= What to work on =
Determine how many lines of the listing below hold the string "drivers". Reply only with the number.

= Supplied material =
This is an optimization exercise on Yosys and OpenROAD, whose aim is small area, not a production implementation.
Only simulation tests tie the RTL to the original design; equivalence was not proved.
No activity file was given, so power comes from the tool's default toggle rates.

Setup of exp/cedar:
## sliding_window_arq_sender
module sliding_window_arq_sender (
	input  wire logic                             clk,
	input  wire logic                             arst_n,
	input  wire logic                             start,
	output logic                                  busy,
	input  wire logic [swarq_pkg::KIND_W-1:0]     kind,
	input  wire logic [swarq_pkg::SIZE_W-1:0]     payload_size,
	input  wire logic [swarq_pkg::SEQ_W-1:0]      ack_seq,
	input  wire logic [swarq_pkg::MAP_W-1:0]      received_map,
	output logic                                  result_valid,
	output logic      [swarq_pkg::OKIND_W-1:0]    out_kind,
	output logic      [swarq_pkg::SEQ_W-1:0]      out_seq,
	output logic      [swarq_pkg::SIZE_W-1:0]     out_size,
	output logic      [swarq_pkg::TOTAL_W-1:0]    delivered_bytes,
	output logic                                  last
);
==> flow/config.mk <==
export PLATFORM = sky130hd
export DESIGN_NAME = sliding_window_arq_sender
export DESIGN_NICKNAME = sliding_window_arq_sender
export VERILOG_FILES = /design/flow/design.v
export SDC_FILE = /design/flow/constraint.sdc
export NUM_CORES = 4
export LEC_CHECK = 0
export CAP_MARGIN = 20
export CORE_MARGIN = 2
export CORE_UTILIZATION = 60
export SLEW_MARGIN = 20
==> flow/constraint.sdc <==
create_clock -name core_clock -period 7.0 [get_ports {clk}]
set_input_delay 1.4000 -clock core_clock [delete_from_list [all_inputs] [get_ports {clk}]]
set_output_delay 1.4000 -clock core_clock [all_outputs]
set_load 0.01 [all_outputs]
standard.sh (not shown) runs the stock make flow with config.mk's settings and CLKGATE_MAP_FILE= SYNTH_SCRIPT=/design/flow/synth_recipe.tcl, a recipe that flattens the netlist after the stock synthesis.
==> flow/flow/run.sh <==
#!/bin/bash
# Standard ORFS layout with two knobs: port buffers use the smallest buffer, and the clock
# tree uses small clock buffers without dummy loads.
set -euo pipefail
export BUFFER_PORTS_ARGS="-buffer_cell sky130_fd_sc_hd__buf_1"
export CTS_ARGS="-sink_clustering_enable -repair_clock_nets -dont_use_dummy_load -buf_list {sky130_fd_sc_hd__clkbuf_2 sky130_fd_sc_hd__clkbuf_4 sky130_fd_sc_hd__clkbuf_8}"
bash standard.sh finish > standard.log 2>&1
exp/cedar completed; timing, DRC and antenna clean
The inputs of exp/yarrow differ from those of exp/cedar as listed below.
- CORE_UTILIZATION: 60 -> 40
==> flow/run.sh (new file) <==
#!/bin/bash
# synth_recipe.tcl (not shown) runs the flow's synth.tcl, then flattens the netlist and writes it again
# the make line also repeats each setting of config.mk as NAME=value (left out here)
make -C /OpenROAD-flow-scripts/flow DESIGN_CONFIG=/design/flow/config.mk WORK_HOME=/design/flow/orfs CLKGATE_MAP_FILE= SYNTH_SCRIPT=/design/flow/synth_recipe.tcl finish
removed: flow/flow/run.sh
removed: flow/standard.sh
### Flow results
- Of exp/yarrow and exp/cedar, it is exp/yarrow that has the lower part of the total power dissipated in combinational logic.
- Compared exp/yarrow vs exp/cedar, and area overhead of the layout relative to synthesis is up in exp/yarrow.
- Compared exp/yarrow vs exp/cedar, and part of the cycle the worst path needs is up in exp/yarrow.
- The final reports for exp/yarrow and exp/cedar show flip-flop and latch share of the layout cell area lower in the former.
- The global-route usage in exp/yarrow sits 5.6 points below the value recorded for exp/cedar.
- Taking exp/cedar as the reference point, the cell count after placement of exp/yarrow rises by 8.9%.
- Post-detailed-placement cell area in exp/yarrow vs exp/cedar: up 960 um2
- Compared with exp/cedar, in exp/yarrow actual slew at the worst max-slew pin grew by 0.081 ns; proportion of synthesized flip-flops having asynchronous set or reset held steady; internal power contribution grew by 510 uW.
- Of exp/yarrow and exp/cedar, the higher sequential power share belongs to exp/cedar.


== maple ==
sliding_window_arq_sender, a different RTL version from the one above (not shown whole).
For scale: roughly 940 cells after synthesis, about 460 flip-flops, roughly 0.013 mm² of cells after synthesis.
## sliding_window_arq_sender
module sliding_window_arq_sender (
	input  wire logic                             clk,
	input  wire logic                             arst_n,
	input  wire logic                             start,
	output logic                                  busy,
	input  wire logic [swarq_pkg::KIND_W-1:0]     kind,
	input  wire logic [swarq_pkg::SIZE_W-1:0]     payload_size,
	input  wire logic [swarq_pkg::SEQ_W-1:0]      ack_seq,
	input  wire logic [swarq_pkg::MAP_W-1:0]      received_map,
	output logic                                  result_valid,
	output logic      [swarq_pkg::OKIND_W-1:0]    out_kind,
	output logic      [swarq_pkg::SEQ_W-1:0]      out_seq,
	output logic      [swarq_pkg::SIZE_W-1:0]     out_size,
	output logic      [swarq_pkg::TOTAL_W-1:0]    delivered_bytes,
	output logic                                  last
);
Settings: LEC_CHECK=0, CAP_MARGIN=20, CORE_MARGIN=2, CORE_UTILIZATION=60, SLEW_MARGIN=20; clock period 7.0 ns.
==> flow/flow/run.sh <==
#!/bin/bash
# The standard ORFS layout with these changes:
#  - synthesis maps logic with an area-oriented ABC script (flow/abc.script) and without the
#    half/full-adder cell mapping and the Kogge-Stone carry lookahead (registers unchanged);
#  - port buffers use the smallest buffer cell;
#  - the clock tree uses small clock buffers and no dummy loads.
# ORFS's own output goes to standard.log; each step's log is under orfs/logs/.
set -euo pipefail
work=$(pwd)
sd=$work/scripts_abc
rm -rf "$sd"
mkdir -p "$sd"
for f in "$FLOW_HOME"/scripts/*; do ln -s "$f" "$sd/"; done
rm "$sd/abc_speed.script"
cp flow/abc.script "$sd/abc_speed.script"
bash standard.sh "SCRIPTS_DIR=$sd" "ADDER_MAP_FILE=" "SYNTH_OPERATIONS_ARGS=-nofsm" \
	"BUFFER_PORTS_ARGS=-buffer_cell sky130_fd_sc_hd__buf_1" \
	"CTS_ARGS=-sink_clustering_enable -repair_clock_nets -dont_use_dummy_load -buf_list sky130_fd_sc_hd__clkbuf_8 -sink_clustering_size 21 -sink_clustering_max_diameter 45" \
	finish > standard.log 2>&1
==> flow/flow/abc.script <==
strash
ifraig
scorr
dc2
dretime
strash
&get -n
&dch -f
&nf -R 1000
&put
The inputs of delta differ from those of maple as listed below.
diff --git a/flow/flow/run.sh b/flow/flow/run.sh
--- a/flow/flow/run.sh
+++ b/flow/flow/run.sh
@@ -16,4 +16,4 @@
 bash standard.sh "SCRIPTS_DIR=$sd" "ADDER_MAP_FILE=" "SYNTH_OPERATIONS_ARGS=-nofsm" \
 	"BUFFER_PORTS_ARGS=-buffer_cell sky130_fd_sc_hd__buf_1" \
-	"CTS_ARGS=-sink_clustering_enable -repair_clock_nets -dont_use_dummy_load -buf_list sky130_fd_sc_hd__clkbuf_8 -sink_clustering_size 21 -sink_clustering_max_diameter 45" \
+	"CTS_ARGS=-sink_clustering_enable -repair_clock_nets -dont_use_dummy_load -buf_list sky130_fd_sc_hd__clkbuf_4 -sink_clustering_size 12 -sink_clustering_max_diameter 30" \
 	finish > standard.log 2>&1
Findings:
maple and delta ended up with nearly the same fraction of area in registers. Going from maple to delta, final period utilization grows by 4.3 points. delta vs. maple: number of clock buffers in the layout went up by about 80%. Worst setup slack: higher on maple. Vias: delta more than maple. On final core utilization, maple and delta are basically level. Power per cell area, maple and delta: higher on maple. Looking at maple and delta, the final design area excluding fillers is a wash. Across both runs, post-route non-filler standard cell count was higher for delta than for maple. met2 layer usage reported by global route up 0.25 points in delta wrt maple. Max freq maple -> delta: degraded.
Setup changes, delta to pepper
==> flow/flow/run.sh <==
#!/bin/bash
# The standard ORFS layout with these changes:
#  - synthesis maps logic with an area-oriented ABC script (flow/abc.script, with a 60 s
#    &deepsyn restructuring pass) and without the
#    half/full-adder cell mapping and the Kogge-Stone carry lookahead (registers unchanged);
#  - port buffers use the smallest buffer cell;
#  - the clock tree uses small clock buffers and no dummy loads.
# ORFS's own output goes to standard.log; each step's log is under orfs/logs/.
set -euo pipefail
work=$(pwd)
sd=$work/scripts_abc
rm -rf "$sd"
mkdir -p "$sd"
for f in "$FLOW_HOME"/scripts/*; do ln -s "$f" "$sd/"; done
rm "$sd/abc_speed.script"
cp flow/abc.script "$sd/abc_speed.script"
bash standard.sh "SCRIPTS_DIR=$sd" "ADDER_MAP_FILE=" "SYNTH_OPERATIONS_ARGS=-nofsm" \
	"BUFFER_PORTS_ARGS=-buffer_cell sky130_fd_sc_hd__buf_1" \
	"CTS_ARGS=-sink_clustering_enable -repair_clock_nets -dont_use_dummy_load -buf_list sky130_fd_sc_hd__clkbuf_4 -sink_clustering_size 12 -sink_clustering_max_diameter 50" \
	finish > standard.log 2>&1
--- outcome ---
- Across pepper and delta, the outcome is the same: a clean finish for every run.
- Per the comparison of pepper with delta, first-iteration DRC count fell by 3.7%; register-to-register slack rose by 0.07 ns; shortest clock period the worst path allows after layout fell by 0.069 ns.
- Cmp pepper vs delta: power density normalized to cell area lower in pepper
- pepper against delta; final design instance area without fill is down slightly.
- [compare] base=delta new=pepper: proportion of total power due to net switching level, clock latency of the later-clocked register in the worst-skew pair moved down, final clock period utilization by the worst path moved down, die area level.
- From delta to pepper, total of hold buffers inserted after clock tree synthesis did not move at all.
The following lists how ember was set up differently from pepper:
diff --git a/flow/flow/run.sh b/flow/flow/run.sh
--- a/flow/flow/run.sh
+++ b/flow/flow/run.sh
@@ -17,4 +17,4 @@
 bash standard.sh "SCRIPTS_DIR=$sd" "ADDER_MAP_FILE=" "SYNTH_OPERATIONS_ARGS=-nofsm" \
 	"BUFFER_PORTS_ARGS=-buffer_cell sky130_fd_sc_hd__buf_1" \
-	"CTS_ARGS=-sink_clustering_enable -repair_clock_nets -dont_use_dummy_load -buf_list sky130_fd_sc_hd__clkbuf_4 -sink_clustering_size 12 -sink_clustering_max_diameter 50" \
+	"CTS_ARGS=-sink_clustering_enable -repair_clock_nets -dont_use_dummy_load -buf_list sky130_fd_sc_hd__clkbuf_4 -sink_clustering_size 10 -sink_clustering_max_diameter 40" \
 	finish > standard.log 2>&1
==> flow/flow/abc.script <==
strash
ifraig
scorr
dc2
dretime
strash
&get -n
&deepsyn -T 60
&dch -f
&nf -R 1000
&put
==> comparison <==
Taking pepper as the reference, in ember number of placed instances with taps included -0.89%; worst setup slack -0.35 ns; share of total power in combinational logic -8.3 points; internal power summed over all cells -4.4%.
Of the two candidates, pepper has the worse first-iteration DRC count and ember the better one.
Looking only at worst hold slack across all endpoints, and setting everything else aside, the higher value of ember and pepper goes to pepper.
Measured against each other, ember and pepper differ in total number of vias, the higher figure coming from pepper.

[separate check: timing with driven ports]
How much do the figures lean on ideal ports? The routed layouts below were timed once more, with nothing changed but the port constraints.
Step 1 assumes that a clkbuf_16 drives the clock port and a buf_2 every other input.
Step 2 adds t to the input delays and takes it off the output delays; t is the mean of the earliest and latest rising clock arrival at the registers after step 1. Input paths then give back, and output paths get back, about the clock's delay inside the block.
Three values: no drivers, after step 1, after step 2; two values: the first two.
run | t (ns) | setup slack, ns | clock arrival spread, ns
exp/cedar | 0.579 | 1.370 / 1.323 / 1.472 | 0.104 / 0.104
exp/yarrow | 0.598 | 0.863 / 0.815 / 1.340 | 0.040 / 0.040
maple | 0.549 | 1.050 / 1.050 / 0.736 | 0.080 / 0.081
delta | 0.692 | 0.752 / 0.752 / 0.752 | 0.095 / 0.096
pepper | 0.670 | 0.821 / 0.821 / 0.787 | 0.054 / 0.053
ember | 0.686 | 0.474 / 0.474 / 0.474 | 0.104 / 0.104
After both steps every run listed still meets setup and hold. For maple, which loses most, drivers alone change the setup slack by 0.000 ns; drivers and shift together by -0.314 ns.
This is an optimization exercise on Yosys and OpenROAD, whose aim is small area, a short achievable clock period and few clock cycles, not a production implementation. The RTL was checked by simulation tests, not by an equivalence proof against the original design. Power figures rest on the tool's default switching activity, not on a simulated workload.

// array_insert_delete_at_position_unit
module array_insert_delete_at_position_unit (
  input  logic                                clk,
  input  logic                                rst_n,
  input  logic                                in_valid,
  output logic                                in_ready,
  input  logic                                in_op,
  input  logic [aidp_pkg::POS_W-1:0]          in_position,
  input  logic signed [aidp_pkg::DATA_W-1:0]  in_value,
  output logic                                out_valid,
  input  logic                                out_ready,
  output logic [aidp_pkg::STAT_W-1:0]         out_status,
  output logic signed [aidp_pkg::DATA_W-1:0]  out_element,
  output logic                                out_last
);
Size: roughly 2200 cells after synthesis, roughly 1200 flip-flops, about 81 I/O pins.
make LEC_CHECK=0 CAP_MARGIN=5 CORE_MARGIN=2 CORE_UTILIZATION=55 CTS_CLUSTER_DIAMETER=80 CTS_CLUSTER_SIZE=24 PLACE_DENSITY=0.65 SETUP_SLACK_MARGIN=2.75 SLEW_MARGIN=5 finish   # period 5.0 ns
run.sh (not shown) runs the stock make flow with config.mk's settings and CLKGATE_MAP_FILE= SYNTH_SCRIPT=/design/flow/synth_recipe.tcl, a recipe that flattens the netlist after the stock synthesis.
Testbench counts at the start, summed over its fixed seeds: cycles 41,175.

= Response to this task =
2